Table API connect method timestamp watermark assignment problem

classic Classic list List threaded Threaded
3 messages Options
Reply | Threaded
Open this post in threaded view
|

Table API connect method timestamp watermark assignment problem

Lu Weizheng
Hey guys,

I am using Flink Table API recently. I want to use EventTime and use a Kakfa Table Connector. I think in my code Flink cannot recognize event time timestamp field.

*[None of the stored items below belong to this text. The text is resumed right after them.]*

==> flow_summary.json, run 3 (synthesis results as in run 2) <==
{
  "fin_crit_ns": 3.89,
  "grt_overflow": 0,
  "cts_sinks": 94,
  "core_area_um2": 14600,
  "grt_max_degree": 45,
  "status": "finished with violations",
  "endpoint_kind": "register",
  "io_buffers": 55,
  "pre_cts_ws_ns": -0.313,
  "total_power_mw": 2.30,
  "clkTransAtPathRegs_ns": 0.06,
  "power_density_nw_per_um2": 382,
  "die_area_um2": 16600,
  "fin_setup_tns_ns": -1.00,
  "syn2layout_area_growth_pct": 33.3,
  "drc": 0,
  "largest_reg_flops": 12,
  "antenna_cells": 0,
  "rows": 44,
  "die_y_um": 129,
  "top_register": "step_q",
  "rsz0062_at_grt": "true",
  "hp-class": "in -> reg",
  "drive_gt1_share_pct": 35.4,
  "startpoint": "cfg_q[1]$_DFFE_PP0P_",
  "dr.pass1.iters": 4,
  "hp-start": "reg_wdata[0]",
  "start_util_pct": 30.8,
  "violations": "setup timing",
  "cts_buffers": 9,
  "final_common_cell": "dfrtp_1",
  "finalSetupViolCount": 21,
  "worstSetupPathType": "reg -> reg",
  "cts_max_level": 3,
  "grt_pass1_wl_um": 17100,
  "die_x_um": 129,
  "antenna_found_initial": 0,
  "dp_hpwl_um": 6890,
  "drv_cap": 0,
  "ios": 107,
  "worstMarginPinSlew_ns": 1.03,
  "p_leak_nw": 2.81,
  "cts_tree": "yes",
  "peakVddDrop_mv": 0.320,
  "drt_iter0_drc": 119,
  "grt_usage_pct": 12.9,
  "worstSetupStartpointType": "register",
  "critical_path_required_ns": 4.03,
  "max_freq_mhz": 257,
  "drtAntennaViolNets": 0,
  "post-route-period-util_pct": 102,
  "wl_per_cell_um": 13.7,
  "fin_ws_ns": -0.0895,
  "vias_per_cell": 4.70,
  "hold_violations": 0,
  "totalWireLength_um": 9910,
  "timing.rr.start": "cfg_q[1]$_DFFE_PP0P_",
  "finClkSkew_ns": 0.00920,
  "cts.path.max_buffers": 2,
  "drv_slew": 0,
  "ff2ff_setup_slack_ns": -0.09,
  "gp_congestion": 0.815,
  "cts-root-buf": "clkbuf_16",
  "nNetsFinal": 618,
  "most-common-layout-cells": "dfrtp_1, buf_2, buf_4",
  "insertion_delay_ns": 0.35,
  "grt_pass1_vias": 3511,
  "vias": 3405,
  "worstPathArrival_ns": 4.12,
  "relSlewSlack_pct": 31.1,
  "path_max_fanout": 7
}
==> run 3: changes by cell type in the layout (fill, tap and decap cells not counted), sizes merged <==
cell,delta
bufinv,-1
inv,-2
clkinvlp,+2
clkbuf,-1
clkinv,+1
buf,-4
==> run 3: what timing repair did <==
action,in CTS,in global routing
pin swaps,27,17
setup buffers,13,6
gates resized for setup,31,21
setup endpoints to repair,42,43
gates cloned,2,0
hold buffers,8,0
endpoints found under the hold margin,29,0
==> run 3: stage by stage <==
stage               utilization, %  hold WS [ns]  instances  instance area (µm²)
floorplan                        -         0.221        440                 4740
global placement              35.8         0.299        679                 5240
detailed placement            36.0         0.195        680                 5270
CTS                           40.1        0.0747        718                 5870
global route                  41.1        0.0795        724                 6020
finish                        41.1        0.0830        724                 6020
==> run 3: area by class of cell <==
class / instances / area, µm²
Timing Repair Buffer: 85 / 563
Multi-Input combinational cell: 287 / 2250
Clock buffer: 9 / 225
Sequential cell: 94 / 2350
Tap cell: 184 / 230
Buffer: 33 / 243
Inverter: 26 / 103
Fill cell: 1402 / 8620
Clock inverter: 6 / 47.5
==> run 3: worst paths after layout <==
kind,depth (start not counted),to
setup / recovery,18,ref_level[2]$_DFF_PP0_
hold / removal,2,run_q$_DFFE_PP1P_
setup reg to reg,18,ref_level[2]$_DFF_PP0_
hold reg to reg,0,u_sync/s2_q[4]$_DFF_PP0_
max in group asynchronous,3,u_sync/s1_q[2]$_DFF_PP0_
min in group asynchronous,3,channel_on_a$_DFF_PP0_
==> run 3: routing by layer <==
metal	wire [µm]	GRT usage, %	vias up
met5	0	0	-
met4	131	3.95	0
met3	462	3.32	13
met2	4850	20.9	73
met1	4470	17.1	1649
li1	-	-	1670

Here is my code :

public static void main(String[] args) throws Exception {

        EnvironmentSettings fsSettings = EnvironmentSettings.newInstance().useBlinkPlanner().inStreamingMode().build();
        StreamExecutionEnvironment env = StreamExecutionEnvironment.getExecutionEnvironment();
        StreamTableEnvironment tEnv = StreamTableEnvironment.create(env, fsSettings);

        env.setStreamTimeCharacteristic(TimeCharacteristic.EventTime);

        tEnv
            // 使用connect函数连接外部系统
            .connect(
                new Kafka()
                .version("universal")     // 必填,合法的参数有"0.8", "0.9", "0.10", "0.11"或"universal"
                .topic("user_behavior")   // 必填,Topic名
                .startFromLatest()        // 首次消费时数据读取的位置
                .property("zookeeper.connect", "localhost:2181")  // Kafka连接参数
                .property("bootstrap.servers", "localhost:9092")
            )
            // 序列化方式 可以是JSON、Avro等
            .withFormat(new Json())
            // 数据的Schema
            .withSchema(
                new Schema()
                    .field("user_id", DataTypes.BIGINT())
                    .field("item_id", DataTypes.BIGINT())
                    .field("category_id", DataTypes.BIGINT())
                    .field("behavior", DataTypes.STRING())
                    .field("ts", DataTypes.TIMESTAMP(3))
                    .rowtime(new Rowtime().timestampsFromField("ts").watermarksPeriodicAscending())
            )
            // 临时表的表名,后续可以在SQL语句中使用这个表名
            .createTemporaryTable("user_behavior");

        Table tumbleGroupByUserId = tEnv.sqlQuery("SELECT \n" +
                "\tuser_id, \n" +
                "\tCOUNT(behavior) AS behavior_cnt, \n" +
                "\tTUMBLE_END(ts, INTERVAL '10' SECOND) AS end_ts \n" +
                "FROM user_behavior\n" +
                "GROUP BY user_id, TUMBLE(ts, INTERVAL '10' SECOND)");
        DataStream<Tuple2<Boolean, Row>> result = tEnv.toRetractStream(tumbleGroupByUserId, Row.class);
        result.print();

        env.execute("table api");
    }

As shown in the code above, I use rowtime() method when I want to define a Schema. When I try to run, I get the following error: Window aggregate can only be defined over a time attribute column, but TIMESTAMP(3) encountered.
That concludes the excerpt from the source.